### What you need to do
Write out once more the lines running from the top of the entries below to the line with "met1 | 746 | 0.209 | 0.52", both ends included.
[Provided records — start]
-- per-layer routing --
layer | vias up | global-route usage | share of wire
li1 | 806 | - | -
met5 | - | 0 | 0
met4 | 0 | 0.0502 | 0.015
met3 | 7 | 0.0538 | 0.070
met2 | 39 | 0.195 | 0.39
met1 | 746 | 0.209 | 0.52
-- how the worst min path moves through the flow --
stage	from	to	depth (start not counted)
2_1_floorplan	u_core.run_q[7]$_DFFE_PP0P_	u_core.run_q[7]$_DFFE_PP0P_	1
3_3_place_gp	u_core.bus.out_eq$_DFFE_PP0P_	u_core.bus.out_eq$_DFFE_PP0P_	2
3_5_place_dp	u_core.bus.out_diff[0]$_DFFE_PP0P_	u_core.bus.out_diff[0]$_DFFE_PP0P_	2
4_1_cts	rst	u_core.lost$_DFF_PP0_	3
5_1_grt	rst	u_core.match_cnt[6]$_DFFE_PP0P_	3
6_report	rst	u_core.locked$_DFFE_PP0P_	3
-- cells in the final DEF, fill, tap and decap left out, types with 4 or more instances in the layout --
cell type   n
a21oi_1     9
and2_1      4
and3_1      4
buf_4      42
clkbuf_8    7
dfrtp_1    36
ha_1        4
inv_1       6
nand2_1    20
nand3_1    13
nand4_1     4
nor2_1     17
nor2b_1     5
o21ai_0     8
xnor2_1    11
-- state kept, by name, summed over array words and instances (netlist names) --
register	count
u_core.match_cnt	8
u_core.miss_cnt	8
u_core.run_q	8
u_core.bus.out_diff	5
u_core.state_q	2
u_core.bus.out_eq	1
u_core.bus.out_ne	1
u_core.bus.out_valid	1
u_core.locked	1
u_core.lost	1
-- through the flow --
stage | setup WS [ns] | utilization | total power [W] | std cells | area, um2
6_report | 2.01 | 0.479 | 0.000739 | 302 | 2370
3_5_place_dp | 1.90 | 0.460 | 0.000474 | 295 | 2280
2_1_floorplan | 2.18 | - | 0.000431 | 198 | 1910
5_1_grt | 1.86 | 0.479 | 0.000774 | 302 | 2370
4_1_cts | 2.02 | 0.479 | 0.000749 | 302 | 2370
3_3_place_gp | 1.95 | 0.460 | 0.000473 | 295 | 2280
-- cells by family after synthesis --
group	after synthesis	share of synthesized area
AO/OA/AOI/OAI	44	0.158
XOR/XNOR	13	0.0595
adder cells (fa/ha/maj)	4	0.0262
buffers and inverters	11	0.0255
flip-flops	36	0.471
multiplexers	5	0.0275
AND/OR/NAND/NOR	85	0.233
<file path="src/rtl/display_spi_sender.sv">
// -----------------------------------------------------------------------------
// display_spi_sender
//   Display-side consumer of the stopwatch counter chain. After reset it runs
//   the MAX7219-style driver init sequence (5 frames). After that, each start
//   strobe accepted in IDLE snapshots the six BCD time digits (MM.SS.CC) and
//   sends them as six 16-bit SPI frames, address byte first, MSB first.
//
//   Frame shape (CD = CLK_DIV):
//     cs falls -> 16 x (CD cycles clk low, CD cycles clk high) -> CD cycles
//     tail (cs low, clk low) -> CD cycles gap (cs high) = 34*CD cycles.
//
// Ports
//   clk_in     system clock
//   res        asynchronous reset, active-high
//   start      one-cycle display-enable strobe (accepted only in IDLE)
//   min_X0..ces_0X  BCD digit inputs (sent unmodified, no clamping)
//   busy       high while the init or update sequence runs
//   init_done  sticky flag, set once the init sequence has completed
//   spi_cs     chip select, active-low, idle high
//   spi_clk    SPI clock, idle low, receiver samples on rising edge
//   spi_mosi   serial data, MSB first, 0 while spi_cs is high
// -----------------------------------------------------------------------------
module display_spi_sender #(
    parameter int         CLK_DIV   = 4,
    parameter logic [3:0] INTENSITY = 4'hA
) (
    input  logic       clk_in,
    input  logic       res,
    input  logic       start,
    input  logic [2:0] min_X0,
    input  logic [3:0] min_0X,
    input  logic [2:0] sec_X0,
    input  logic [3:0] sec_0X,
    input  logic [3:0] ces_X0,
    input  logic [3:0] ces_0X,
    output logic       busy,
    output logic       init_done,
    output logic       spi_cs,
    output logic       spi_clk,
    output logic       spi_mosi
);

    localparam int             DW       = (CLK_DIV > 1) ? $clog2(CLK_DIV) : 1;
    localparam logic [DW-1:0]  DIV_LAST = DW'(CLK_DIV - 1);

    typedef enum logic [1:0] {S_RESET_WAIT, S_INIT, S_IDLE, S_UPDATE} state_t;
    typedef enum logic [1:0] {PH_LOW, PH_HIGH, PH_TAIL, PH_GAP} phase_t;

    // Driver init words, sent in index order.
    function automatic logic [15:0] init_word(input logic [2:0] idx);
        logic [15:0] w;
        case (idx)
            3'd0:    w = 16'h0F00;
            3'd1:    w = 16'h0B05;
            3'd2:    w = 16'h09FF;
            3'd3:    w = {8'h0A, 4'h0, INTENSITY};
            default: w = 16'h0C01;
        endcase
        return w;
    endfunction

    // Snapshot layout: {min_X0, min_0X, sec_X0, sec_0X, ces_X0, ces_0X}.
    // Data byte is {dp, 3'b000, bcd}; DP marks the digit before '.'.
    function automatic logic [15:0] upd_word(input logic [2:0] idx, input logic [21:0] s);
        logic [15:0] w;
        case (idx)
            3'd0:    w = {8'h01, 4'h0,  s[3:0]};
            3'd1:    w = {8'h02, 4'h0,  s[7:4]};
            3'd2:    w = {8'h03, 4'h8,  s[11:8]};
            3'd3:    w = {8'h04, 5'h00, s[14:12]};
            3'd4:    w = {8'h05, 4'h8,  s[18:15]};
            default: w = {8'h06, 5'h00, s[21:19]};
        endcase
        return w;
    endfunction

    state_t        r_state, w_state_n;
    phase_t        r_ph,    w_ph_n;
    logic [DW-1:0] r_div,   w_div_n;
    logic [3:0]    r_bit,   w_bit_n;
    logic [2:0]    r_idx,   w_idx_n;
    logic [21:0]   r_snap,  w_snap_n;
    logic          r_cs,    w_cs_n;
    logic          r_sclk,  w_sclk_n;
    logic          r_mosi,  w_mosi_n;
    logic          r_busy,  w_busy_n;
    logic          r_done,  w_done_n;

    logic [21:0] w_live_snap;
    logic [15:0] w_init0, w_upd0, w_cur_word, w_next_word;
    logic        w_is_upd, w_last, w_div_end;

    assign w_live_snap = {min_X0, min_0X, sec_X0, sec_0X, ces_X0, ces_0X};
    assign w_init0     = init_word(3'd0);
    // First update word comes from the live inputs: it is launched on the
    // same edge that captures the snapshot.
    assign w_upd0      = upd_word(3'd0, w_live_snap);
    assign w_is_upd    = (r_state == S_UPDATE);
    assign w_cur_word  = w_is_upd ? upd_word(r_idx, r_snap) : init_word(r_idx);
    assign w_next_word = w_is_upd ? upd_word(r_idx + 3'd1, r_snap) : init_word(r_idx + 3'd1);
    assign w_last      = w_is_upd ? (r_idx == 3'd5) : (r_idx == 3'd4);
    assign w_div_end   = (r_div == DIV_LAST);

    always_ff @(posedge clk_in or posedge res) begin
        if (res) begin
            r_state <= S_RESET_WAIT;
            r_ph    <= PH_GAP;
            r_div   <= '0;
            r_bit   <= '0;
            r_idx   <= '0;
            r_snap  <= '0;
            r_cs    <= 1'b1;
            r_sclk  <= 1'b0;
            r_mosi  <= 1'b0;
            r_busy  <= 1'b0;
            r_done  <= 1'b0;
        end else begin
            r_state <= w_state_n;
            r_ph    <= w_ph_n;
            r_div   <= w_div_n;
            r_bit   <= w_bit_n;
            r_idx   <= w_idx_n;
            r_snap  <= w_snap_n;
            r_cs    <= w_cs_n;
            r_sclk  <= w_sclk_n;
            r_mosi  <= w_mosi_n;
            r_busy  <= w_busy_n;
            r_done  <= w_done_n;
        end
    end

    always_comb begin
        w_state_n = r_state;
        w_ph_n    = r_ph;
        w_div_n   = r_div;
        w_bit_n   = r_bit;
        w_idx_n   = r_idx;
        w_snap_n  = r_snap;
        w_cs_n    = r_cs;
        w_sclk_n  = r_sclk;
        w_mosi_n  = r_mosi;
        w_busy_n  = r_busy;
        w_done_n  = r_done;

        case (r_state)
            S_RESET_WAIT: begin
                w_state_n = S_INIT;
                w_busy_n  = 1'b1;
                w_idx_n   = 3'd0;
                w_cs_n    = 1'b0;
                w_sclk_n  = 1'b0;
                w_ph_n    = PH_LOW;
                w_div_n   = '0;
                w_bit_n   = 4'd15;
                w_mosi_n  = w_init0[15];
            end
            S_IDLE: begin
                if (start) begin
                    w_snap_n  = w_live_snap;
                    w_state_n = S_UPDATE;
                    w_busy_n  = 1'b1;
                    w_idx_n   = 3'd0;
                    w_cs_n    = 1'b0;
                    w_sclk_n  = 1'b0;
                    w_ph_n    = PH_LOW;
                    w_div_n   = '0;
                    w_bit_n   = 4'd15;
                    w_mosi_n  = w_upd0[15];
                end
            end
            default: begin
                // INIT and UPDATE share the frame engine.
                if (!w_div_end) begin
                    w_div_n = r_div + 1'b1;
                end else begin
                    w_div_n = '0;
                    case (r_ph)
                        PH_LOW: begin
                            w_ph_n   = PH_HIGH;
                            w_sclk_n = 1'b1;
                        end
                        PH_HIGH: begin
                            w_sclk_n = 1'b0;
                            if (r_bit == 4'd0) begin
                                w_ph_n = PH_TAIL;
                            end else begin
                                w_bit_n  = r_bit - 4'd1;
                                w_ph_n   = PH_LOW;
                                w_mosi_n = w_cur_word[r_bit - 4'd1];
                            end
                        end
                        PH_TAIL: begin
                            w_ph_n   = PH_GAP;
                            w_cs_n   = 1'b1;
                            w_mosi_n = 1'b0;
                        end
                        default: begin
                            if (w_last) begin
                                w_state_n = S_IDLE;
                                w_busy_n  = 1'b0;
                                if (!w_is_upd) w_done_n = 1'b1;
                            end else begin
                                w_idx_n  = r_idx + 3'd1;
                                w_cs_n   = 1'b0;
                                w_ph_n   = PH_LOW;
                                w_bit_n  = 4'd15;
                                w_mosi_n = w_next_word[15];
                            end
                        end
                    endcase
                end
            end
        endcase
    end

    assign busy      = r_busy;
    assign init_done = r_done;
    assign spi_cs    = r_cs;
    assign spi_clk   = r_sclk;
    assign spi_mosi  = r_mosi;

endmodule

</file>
[Provided records — finish]
### Output for this exercise
-- per-layer routing --
layer | vias up | global-route usage | share of wire
li1 | 806 | - | -
met5 | - | 0 | 0
met4 | 0 | 0.0502 | 0.015
met3 | 7 | 0.0538 | 0.070
met2 | 39 | 0.195 | 0.39
met1 | 746 | 0.209 | 0.52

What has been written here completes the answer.